> _What you are asked to do_:
The expected response is a copy of every line in the entries below that includes the word "metal".

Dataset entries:
= = =
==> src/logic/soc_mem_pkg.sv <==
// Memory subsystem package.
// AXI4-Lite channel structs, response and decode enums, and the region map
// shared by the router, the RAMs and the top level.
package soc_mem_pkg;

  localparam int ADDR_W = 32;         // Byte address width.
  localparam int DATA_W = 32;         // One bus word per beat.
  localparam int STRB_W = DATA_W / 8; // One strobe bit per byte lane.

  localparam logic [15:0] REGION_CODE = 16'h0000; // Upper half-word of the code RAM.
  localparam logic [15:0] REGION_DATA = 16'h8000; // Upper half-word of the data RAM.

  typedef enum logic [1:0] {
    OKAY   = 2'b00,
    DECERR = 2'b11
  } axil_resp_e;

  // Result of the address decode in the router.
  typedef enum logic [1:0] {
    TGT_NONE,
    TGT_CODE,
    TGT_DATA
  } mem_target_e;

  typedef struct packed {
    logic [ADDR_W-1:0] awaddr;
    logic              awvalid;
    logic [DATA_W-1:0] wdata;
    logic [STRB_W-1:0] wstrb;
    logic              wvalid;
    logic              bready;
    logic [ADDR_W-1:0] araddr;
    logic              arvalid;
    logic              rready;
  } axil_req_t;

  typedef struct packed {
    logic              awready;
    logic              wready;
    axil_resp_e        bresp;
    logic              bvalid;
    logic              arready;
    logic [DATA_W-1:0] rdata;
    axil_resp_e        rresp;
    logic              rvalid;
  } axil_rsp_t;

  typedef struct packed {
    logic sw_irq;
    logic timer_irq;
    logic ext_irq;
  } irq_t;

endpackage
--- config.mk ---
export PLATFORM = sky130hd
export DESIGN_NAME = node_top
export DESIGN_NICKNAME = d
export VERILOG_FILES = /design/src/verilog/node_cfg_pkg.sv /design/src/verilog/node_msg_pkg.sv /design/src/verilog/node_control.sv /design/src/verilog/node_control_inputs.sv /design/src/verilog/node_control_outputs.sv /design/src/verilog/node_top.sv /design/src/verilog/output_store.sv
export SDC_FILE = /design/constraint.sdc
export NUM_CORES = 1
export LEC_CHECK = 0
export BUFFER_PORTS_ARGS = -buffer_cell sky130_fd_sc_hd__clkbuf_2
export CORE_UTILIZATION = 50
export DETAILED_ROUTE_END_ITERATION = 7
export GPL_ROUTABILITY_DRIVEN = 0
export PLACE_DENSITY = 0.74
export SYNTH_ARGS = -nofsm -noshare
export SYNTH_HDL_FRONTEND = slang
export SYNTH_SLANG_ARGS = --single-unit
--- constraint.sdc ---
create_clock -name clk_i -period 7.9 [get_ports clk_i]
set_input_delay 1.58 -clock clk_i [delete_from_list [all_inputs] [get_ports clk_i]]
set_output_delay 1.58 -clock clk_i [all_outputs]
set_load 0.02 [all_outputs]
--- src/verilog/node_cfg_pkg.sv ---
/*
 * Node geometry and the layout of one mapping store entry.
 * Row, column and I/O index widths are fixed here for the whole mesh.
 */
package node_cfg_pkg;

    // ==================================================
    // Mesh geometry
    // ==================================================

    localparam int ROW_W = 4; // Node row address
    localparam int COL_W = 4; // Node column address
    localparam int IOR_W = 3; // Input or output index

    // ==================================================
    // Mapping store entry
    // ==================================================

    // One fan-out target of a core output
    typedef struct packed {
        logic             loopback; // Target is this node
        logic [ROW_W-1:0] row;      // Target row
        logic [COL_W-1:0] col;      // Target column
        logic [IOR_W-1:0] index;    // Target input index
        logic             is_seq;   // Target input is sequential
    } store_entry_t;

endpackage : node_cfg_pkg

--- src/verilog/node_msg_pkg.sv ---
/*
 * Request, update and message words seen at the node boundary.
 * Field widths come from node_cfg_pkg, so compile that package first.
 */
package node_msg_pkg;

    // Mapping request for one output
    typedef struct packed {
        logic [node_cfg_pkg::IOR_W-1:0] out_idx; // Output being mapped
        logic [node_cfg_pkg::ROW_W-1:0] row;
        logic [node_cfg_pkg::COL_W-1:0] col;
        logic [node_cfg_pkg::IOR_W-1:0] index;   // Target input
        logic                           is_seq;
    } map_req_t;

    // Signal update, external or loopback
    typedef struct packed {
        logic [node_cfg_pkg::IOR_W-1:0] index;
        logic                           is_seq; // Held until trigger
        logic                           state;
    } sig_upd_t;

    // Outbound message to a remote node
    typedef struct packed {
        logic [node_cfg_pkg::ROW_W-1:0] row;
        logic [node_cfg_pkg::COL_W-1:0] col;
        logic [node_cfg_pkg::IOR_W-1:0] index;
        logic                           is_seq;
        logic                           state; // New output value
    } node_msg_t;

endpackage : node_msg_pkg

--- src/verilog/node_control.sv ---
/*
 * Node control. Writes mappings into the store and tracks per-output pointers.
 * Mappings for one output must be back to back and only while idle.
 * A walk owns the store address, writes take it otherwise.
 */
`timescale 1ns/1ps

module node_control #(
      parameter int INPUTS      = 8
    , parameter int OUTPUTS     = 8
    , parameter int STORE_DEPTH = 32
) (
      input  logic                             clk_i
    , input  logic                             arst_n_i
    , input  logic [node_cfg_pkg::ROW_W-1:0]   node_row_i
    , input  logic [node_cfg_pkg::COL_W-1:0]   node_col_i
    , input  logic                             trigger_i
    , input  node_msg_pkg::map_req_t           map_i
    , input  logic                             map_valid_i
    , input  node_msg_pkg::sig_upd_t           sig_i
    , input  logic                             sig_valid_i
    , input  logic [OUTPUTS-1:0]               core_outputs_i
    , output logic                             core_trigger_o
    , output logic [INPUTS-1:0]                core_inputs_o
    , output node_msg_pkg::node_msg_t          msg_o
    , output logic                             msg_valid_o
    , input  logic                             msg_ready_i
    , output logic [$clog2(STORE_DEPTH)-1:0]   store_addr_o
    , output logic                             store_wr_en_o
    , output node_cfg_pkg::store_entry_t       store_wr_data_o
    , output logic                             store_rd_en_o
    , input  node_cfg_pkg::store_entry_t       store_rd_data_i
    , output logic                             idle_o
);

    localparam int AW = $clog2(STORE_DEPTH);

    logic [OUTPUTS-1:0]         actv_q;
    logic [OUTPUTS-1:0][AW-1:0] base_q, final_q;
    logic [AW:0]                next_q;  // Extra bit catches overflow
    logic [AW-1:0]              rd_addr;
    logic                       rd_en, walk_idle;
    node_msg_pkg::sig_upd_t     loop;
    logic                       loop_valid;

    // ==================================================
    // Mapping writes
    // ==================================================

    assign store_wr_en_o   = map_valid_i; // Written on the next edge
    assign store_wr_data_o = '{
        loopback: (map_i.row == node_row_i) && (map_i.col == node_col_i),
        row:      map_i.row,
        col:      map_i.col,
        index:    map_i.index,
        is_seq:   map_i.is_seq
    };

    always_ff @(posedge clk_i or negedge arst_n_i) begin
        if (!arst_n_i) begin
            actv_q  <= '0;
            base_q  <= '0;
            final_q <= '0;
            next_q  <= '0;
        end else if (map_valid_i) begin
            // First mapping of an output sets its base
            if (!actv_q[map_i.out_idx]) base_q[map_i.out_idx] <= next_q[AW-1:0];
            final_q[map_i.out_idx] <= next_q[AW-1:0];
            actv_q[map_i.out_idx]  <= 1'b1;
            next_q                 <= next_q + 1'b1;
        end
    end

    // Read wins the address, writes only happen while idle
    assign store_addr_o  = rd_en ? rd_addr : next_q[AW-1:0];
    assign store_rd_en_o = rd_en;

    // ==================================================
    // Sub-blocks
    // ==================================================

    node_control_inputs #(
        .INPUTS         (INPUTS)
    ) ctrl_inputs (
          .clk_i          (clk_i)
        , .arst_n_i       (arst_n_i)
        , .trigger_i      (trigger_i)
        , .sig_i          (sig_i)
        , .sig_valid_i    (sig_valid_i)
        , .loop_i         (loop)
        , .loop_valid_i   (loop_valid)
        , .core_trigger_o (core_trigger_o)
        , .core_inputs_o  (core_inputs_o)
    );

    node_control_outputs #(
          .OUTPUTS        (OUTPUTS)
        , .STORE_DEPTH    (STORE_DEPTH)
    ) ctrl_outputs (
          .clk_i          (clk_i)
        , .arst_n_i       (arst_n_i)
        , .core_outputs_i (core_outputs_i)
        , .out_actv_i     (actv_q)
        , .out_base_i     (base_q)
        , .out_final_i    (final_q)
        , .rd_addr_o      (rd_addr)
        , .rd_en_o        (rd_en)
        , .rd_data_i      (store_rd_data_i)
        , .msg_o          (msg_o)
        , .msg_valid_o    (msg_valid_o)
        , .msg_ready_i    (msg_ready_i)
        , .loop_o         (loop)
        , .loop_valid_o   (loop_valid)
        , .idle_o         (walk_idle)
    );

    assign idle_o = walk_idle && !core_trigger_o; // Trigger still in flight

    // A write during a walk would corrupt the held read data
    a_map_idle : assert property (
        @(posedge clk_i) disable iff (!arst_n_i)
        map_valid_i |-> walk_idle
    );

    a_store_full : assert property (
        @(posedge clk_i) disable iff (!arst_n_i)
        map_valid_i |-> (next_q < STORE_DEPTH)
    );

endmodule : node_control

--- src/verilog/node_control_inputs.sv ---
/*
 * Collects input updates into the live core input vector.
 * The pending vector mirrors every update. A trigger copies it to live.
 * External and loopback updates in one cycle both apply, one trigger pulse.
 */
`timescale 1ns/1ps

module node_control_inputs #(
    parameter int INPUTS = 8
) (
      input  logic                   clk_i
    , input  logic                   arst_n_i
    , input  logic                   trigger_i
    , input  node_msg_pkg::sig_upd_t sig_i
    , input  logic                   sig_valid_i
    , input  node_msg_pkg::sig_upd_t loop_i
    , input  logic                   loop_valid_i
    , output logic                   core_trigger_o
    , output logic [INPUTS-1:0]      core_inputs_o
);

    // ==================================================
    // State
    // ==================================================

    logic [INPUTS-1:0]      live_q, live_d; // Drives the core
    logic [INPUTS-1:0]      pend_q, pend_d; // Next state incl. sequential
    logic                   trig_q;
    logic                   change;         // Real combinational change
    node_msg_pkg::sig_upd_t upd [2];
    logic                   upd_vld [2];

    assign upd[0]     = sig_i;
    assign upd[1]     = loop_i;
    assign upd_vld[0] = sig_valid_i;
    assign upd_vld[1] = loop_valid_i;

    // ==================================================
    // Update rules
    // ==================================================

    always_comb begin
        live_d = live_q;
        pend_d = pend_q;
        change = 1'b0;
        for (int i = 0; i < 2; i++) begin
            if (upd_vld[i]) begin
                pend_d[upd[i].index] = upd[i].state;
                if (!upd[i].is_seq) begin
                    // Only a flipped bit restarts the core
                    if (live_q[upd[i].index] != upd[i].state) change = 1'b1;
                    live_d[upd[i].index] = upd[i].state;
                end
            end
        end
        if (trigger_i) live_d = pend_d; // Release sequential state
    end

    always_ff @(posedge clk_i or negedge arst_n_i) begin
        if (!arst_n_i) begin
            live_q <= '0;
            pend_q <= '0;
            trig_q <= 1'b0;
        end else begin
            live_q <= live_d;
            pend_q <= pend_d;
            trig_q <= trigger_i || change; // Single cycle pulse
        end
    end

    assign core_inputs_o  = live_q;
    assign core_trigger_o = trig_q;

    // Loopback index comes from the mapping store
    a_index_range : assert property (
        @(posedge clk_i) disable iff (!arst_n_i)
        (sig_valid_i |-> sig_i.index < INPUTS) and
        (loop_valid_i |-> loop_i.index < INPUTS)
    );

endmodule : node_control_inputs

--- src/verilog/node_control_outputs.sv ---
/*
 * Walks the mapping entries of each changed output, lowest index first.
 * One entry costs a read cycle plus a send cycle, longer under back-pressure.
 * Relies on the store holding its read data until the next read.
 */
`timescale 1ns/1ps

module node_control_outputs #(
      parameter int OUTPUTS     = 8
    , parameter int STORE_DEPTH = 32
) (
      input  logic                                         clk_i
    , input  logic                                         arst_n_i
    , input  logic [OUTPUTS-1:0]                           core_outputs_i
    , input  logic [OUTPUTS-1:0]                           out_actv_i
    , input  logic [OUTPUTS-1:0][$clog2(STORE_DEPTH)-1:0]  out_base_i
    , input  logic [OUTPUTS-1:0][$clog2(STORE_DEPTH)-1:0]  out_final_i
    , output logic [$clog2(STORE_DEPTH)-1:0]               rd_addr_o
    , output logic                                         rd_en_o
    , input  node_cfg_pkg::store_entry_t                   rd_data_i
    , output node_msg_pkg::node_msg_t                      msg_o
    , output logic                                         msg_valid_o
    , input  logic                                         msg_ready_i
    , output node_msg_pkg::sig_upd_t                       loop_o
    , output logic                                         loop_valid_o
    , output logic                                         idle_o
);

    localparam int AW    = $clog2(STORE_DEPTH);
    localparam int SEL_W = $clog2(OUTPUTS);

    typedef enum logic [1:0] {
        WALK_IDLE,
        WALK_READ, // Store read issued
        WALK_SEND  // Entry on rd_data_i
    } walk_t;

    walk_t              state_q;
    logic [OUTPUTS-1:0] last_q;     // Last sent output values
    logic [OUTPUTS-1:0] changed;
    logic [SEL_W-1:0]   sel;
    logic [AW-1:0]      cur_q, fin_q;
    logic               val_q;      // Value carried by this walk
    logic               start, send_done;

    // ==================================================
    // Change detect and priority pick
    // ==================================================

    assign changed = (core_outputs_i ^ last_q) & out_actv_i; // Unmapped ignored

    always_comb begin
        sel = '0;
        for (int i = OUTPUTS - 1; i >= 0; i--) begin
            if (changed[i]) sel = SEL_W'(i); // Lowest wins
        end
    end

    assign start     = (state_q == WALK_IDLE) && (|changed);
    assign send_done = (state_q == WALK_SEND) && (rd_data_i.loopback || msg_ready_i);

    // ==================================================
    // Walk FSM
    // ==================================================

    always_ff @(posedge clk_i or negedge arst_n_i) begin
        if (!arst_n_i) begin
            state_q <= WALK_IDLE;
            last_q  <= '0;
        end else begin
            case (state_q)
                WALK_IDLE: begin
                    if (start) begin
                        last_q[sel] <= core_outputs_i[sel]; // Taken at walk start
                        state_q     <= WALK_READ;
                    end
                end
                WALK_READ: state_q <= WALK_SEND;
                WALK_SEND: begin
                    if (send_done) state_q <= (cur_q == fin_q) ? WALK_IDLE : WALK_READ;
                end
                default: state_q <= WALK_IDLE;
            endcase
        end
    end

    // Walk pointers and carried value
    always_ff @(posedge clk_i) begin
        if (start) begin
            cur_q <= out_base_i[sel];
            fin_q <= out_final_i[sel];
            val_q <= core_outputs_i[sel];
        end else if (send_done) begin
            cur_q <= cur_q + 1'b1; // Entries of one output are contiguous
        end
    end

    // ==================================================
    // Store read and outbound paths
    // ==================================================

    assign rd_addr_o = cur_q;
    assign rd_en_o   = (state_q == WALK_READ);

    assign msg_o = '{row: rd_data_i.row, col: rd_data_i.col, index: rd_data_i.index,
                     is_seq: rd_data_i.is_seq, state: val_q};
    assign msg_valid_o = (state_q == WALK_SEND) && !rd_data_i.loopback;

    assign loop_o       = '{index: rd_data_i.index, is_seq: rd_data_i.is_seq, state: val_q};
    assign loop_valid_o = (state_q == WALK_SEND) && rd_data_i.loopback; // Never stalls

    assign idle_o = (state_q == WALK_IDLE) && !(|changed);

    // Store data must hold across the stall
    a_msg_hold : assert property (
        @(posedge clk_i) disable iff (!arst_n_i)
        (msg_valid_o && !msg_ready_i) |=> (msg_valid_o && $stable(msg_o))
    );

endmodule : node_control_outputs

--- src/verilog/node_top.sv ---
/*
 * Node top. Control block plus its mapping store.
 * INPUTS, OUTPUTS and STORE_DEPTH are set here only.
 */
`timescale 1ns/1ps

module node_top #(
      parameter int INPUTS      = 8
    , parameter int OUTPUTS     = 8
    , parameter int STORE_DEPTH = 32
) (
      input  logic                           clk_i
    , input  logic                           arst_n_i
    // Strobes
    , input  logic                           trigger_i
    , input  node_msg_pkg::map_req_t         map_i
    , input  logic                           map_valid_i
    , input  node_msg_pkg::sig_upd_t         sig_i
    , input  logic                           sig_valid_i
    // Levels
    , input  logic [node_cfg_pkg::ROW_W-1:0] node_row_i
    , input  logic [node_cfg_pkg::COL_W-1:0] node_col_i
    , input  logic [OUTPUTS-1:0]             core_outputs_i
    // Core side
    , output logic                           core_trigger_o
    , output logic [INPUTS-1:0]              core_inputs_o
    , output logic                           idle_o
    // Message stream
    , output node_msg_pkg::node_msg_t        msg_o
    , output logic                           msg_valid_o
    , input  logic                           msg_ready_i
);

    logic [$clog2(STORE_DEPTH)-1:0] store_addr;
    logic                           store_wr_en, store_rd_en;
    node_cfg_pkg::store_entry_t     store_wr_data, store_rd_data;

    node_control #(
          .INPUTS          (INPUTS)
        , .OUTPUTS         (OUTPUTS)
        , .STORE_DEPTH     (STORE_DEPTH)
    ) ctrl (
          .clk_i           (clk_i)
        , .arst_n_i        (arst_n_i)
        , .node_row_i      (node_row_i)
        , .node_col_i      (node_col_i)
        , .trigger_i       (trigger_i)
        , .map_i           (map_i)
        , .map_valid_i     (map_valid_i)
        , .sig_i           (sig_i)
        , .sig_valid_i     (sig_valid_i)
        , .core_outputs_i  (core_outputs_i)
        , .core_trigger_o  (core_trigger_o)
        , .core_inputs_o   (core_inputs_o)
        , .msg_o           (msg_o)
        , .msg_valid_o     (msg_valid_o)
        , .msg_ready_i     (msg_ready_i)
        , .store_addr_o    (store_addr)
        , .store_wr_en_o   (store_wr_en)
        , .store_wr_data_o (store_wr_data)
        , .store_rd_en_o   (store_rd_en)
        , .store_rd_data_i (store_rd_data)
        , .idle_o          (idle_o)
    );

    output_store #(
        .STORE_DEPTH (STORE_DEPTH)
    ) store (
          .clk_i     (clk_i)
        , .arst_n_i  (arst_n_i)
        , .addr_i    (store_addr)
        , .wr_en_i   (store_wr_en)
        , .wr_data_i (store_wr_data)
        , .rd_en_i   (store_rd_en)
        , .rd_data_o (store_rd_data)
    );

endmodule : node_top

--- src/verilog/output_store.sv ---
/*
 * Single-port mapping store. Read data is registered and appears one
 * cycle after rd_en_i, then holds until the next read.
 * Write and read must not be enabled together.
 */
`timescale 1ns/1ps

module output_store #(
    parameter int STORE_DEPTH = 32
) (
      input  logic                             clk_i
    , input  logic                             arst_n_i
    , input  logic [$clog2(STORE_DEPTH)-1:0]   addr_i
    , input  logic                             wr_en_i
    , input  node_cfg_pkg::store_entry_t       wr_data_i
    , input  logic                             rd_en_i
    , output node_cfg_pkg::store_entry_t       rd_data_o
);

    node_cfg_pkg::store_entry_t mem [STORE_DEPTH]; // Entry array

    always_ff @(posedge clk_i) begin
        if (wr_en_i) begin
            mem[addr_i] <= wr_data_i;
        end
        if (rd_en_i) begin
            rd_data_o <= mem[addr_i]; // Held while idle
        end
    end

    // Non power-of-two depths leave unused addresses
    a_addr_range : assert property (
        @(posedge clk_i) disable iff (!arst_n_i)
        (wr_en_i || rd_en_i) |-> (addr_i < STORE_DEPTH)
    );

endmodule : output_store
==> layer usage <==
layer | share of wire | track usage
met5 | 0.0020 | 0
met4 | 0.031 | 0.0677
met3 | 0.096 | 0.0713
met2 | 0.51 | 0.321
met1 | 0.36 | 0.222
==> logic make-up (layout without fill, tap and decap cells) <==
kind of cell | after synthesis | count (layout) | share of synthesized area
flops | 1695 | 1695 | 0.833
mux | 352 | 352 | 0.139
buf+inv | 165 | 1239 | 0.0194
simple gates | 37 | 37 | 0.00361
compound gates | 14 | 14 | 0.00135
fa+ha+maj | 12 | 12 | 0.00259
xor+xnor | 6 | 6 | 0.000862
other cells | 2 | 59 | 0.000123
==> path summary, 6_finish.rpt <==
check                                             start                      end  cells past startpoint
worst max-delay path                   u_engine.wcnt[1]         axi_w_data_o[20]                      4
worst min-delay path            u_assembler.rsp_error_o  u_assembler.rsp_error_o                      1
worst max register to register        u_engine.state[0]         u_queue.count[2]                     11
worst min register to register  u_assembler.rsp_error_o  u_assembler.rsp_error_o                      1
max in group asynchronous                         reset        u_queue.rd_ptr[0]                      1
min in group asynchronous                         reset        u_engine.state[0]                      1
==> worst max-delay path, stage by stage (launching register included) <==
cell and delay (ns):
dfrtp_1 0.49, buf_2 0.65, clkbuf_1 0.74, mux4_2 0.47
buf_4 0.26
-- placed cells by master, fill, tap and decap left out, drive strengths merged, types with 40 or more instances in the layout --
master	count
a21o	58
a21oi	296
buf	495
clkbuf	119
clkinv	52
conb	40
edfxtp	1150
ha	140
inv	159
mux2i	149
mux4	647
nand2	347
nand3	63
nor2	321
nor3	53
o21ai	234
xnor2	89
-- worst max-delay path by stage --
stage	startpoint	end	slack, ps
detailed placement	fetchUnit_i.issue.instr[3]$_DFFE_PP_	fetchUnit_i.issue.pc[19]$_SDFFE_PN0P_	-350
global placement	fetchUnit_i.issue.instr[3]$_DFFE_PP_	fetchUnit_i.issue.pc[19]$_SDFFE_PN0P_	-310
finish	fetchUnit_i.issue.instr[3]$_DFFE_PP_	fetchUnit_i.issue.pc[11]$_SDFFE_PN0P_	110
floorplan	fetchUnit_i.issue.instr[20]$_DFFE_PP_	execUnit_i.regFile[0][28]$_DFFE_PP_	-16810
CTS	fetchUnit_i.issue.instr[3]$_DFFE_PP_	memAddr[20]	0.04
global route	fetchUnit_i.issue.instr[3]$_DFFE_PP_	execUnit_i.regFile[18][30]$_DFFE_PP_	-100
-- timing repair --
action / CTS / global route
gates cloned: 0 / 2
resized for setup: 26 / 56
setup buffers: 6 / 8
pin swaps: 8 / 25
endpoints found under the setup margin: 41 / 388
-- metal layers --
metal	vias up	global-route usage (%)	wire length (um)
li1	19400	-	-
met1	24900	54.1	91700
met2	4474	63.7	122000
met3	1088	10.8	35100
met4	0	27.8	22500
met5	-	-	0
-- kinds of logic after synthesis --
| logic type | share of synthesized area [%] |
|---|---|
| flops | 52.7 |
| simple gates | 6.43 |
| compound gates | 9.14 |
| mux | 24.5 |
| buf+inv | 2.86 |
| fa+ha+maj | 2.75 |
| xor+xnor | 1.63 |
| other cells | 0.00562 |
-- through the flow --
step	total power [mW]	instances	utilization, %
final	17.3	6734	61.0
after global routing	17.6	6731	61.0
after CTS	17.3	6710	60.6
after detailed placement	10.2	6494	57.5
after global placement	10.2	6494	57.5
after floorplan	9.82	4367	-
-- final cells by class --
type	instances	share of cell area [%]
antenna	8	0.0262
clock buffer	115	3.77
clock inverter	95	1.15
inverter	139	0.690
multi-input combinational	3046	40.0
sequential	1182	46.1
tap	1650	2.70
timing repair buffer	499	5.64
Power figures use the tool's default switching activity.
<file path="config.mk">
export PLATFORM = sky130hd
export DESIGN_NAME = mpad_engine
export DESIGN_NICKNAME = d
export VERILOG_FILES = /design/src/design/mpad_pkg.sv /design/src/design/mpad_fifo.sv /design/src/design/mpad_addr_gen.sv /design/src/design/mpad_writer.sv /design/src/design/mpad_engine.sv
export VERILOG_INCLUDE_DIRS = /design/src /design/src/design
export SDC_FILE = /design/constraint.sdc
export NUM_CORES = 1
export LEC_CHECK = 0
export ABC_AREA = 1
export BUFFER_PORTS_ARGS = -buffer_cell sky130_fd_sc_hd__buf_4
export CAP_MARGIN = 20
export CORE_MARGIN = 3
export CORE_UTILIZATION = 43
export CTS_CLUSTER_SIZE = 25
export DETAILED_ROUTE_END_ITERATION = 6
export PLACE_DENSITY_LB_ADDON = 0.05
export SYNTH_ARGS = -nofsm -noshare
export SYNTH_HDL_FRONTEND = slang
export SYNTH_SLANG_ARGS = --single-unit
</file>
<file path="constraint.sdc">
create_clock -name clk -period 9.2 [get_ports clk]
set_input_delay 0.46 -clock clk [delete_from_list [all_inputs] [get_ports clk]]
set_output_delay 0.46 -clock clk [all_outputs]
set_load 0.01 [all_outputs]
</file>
= = =
> _Expected answer_:
-- metal layers --
metal	vias up	global-route usage (%)	wire length (um)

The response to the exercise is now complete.